About me
I am a third year PhD student in computer science at the The University of Washington, where I work
with Hannaneh Hajishirzi and Ali Farhadi.
My research spans natural language processing and computer vision. Prior to UW, I received my B.Sc. in computer engineering from Sharif University of Technology.
I publish under my full name Mohammadreza, and go by Reza among my friends.
To masters and undergraduate students: I'm looking for motivated students to work with us on some cool large-scale multi-modal video projects. Please email me your CV and a link to your code portfolio (e.g. Github acount etc.) if you are interested!
News
Publications
For the full list of publications please visit the publications page.
CLIP meets Model Zoo Experts: Pseudo-Supervision for Visual Enhancement
Mohammadreza Salehi, Mehrdad Farajtabar, Maxwell Horton, Fartash Faghri, Hadi Pouransari, Raviteja Vemulapalli, Oncel Tuzel, Ali Farhadi, Mohammad Rastegari, Sachin Mehta
UniReps Workshop at NeurIPS'23 (under submission to TMLR)
arXiv / Code (Soon!)
TL;DR
We showed how one can merge any task-specific expert model from open-source model zoos into foundation models (FMs) such as CLIP. This enhances the visual features of FM for dense prediction and localization tasks without collecting any supervised data.
SHARCS: Efficient Transformers through Routing with Dynamic Width Sub-networks
Mohammadreza Salehi, Sachin Mehta, Aditya Kusupati, Ali Farhadi, Hannaneh Hajishirzi.
EMNLP'23 Findings
arXiv / Code
TL;DR
We introduced a new sample adaptive inference method called SHARCS🦈. It routes samples to different sub-networks with varying widths within any transformer network based on the hardness of input sample.

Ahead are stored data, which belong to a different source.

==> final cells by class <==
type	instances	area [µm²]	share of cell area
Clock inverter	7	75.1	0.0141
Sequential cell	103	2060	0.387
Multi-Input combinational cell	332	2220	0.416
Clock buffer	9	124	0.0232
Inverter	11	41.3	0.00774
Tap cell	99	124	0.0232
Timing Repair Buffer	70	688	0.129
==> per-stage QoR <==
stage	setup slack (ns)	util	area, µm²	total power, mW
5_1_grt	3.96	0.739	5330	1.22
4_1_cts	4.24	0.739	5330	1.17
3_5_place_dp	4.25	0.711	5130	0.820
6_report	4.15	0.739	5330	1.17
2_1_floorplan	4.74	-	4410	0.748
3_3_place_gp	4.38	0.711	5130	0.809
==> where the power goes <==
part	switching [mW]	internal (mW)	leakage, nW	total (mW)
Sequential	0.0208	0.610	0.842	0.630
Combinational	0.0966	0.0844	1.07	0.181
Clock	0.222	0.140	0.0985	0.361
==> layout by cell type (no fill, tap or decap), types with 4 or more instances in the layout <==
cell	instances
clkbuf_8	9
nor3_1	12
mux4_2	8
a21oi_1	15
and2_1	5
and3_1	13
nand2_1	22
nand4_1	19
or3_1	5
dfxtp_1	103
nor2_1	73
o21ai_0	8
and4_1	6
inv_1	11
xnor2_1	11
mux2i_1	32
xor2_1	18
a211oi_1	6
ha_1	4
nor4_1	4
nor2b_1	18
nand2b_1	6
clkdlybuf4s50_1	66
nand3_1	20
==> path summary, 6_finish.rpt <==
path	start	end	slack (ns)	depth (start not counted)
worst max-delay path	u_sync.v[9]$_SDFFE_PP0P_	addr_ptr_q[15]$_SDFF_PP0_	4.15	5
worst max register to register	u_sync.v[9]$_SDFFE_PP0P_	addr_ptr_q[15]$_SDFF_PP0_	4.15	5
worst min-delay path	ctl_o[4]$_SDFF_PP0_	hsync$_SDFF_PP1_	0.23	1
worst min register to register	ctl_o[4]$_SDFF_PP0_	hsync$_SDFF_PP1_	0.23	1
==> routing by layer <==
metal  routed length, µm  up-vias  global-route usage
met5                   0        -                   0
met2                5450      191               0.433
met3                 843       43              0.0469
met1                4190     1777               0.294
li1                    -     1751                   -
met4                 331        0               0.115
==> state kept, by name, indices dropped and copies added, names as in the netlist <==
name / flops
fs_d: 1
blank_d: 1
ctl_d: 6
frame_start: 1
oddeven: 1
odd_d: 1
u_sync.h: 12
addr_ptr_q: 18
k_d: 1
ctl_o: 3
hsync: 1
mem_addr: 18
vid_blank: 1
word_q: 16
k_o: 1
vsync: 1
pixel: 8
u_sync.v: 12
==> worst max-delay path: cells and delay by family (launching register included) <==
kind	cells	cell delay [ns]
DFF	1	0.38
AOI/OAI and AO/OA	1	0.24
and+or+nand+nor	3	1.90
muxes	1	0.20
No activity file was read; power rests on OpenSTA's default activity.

Attentional Mixtures of Soft Prompt Tuning for Parameter-efficient Multi-task Knowledge Sharing
Akari Asai, Mohammadreza Salehi, Matthew E. Peters, Hannaneh Hajishirzi.
EMNLP'22
arXiv / Code
TL;DR
We introduced a new parameter-efficient fine-tuning method based on prompt tuning. In our method, prompts for some source tasks are learnt and for each sample in a new target task an attentional mixture of source prompts is used as the target prompt.
MERLOT Reserve: Multimodal Neural Script Knowledge through Vision and Language and Sound
Rowan Zellers, Jiasen Lu, Ximing Lu, Youngjae Yu, Yanpeng Zhao, Mohammadreza Salehi, Aditya Kusupati, Jack Hessel, Ali Farhadi, Yejin Choi.
CVPR'22
arXiv / Code
TL;DR
We introduce MERLOT Reserve, which learns from 20 million YouTube videos through all their modalities (audio, vision, and text). Learning from audio helps broadly -- even on single-image tasks like VCR. Our model learns state-of-the-art representations, that also transfer well to video-based tasks in a zero-shot setting.
Paraphrase Generation by Learning How to Edit from Samples
Amirhossein Kazemnejad, Mohammadreza Salehi, Mahdieh Soleymani Baghshah.
ACL'2020
ACL Anthology
TL;DR
Paraphrase generation by retrieving similar paraphrase pairs from a pre-existing corpus and editing them using multi-head attention mechanism.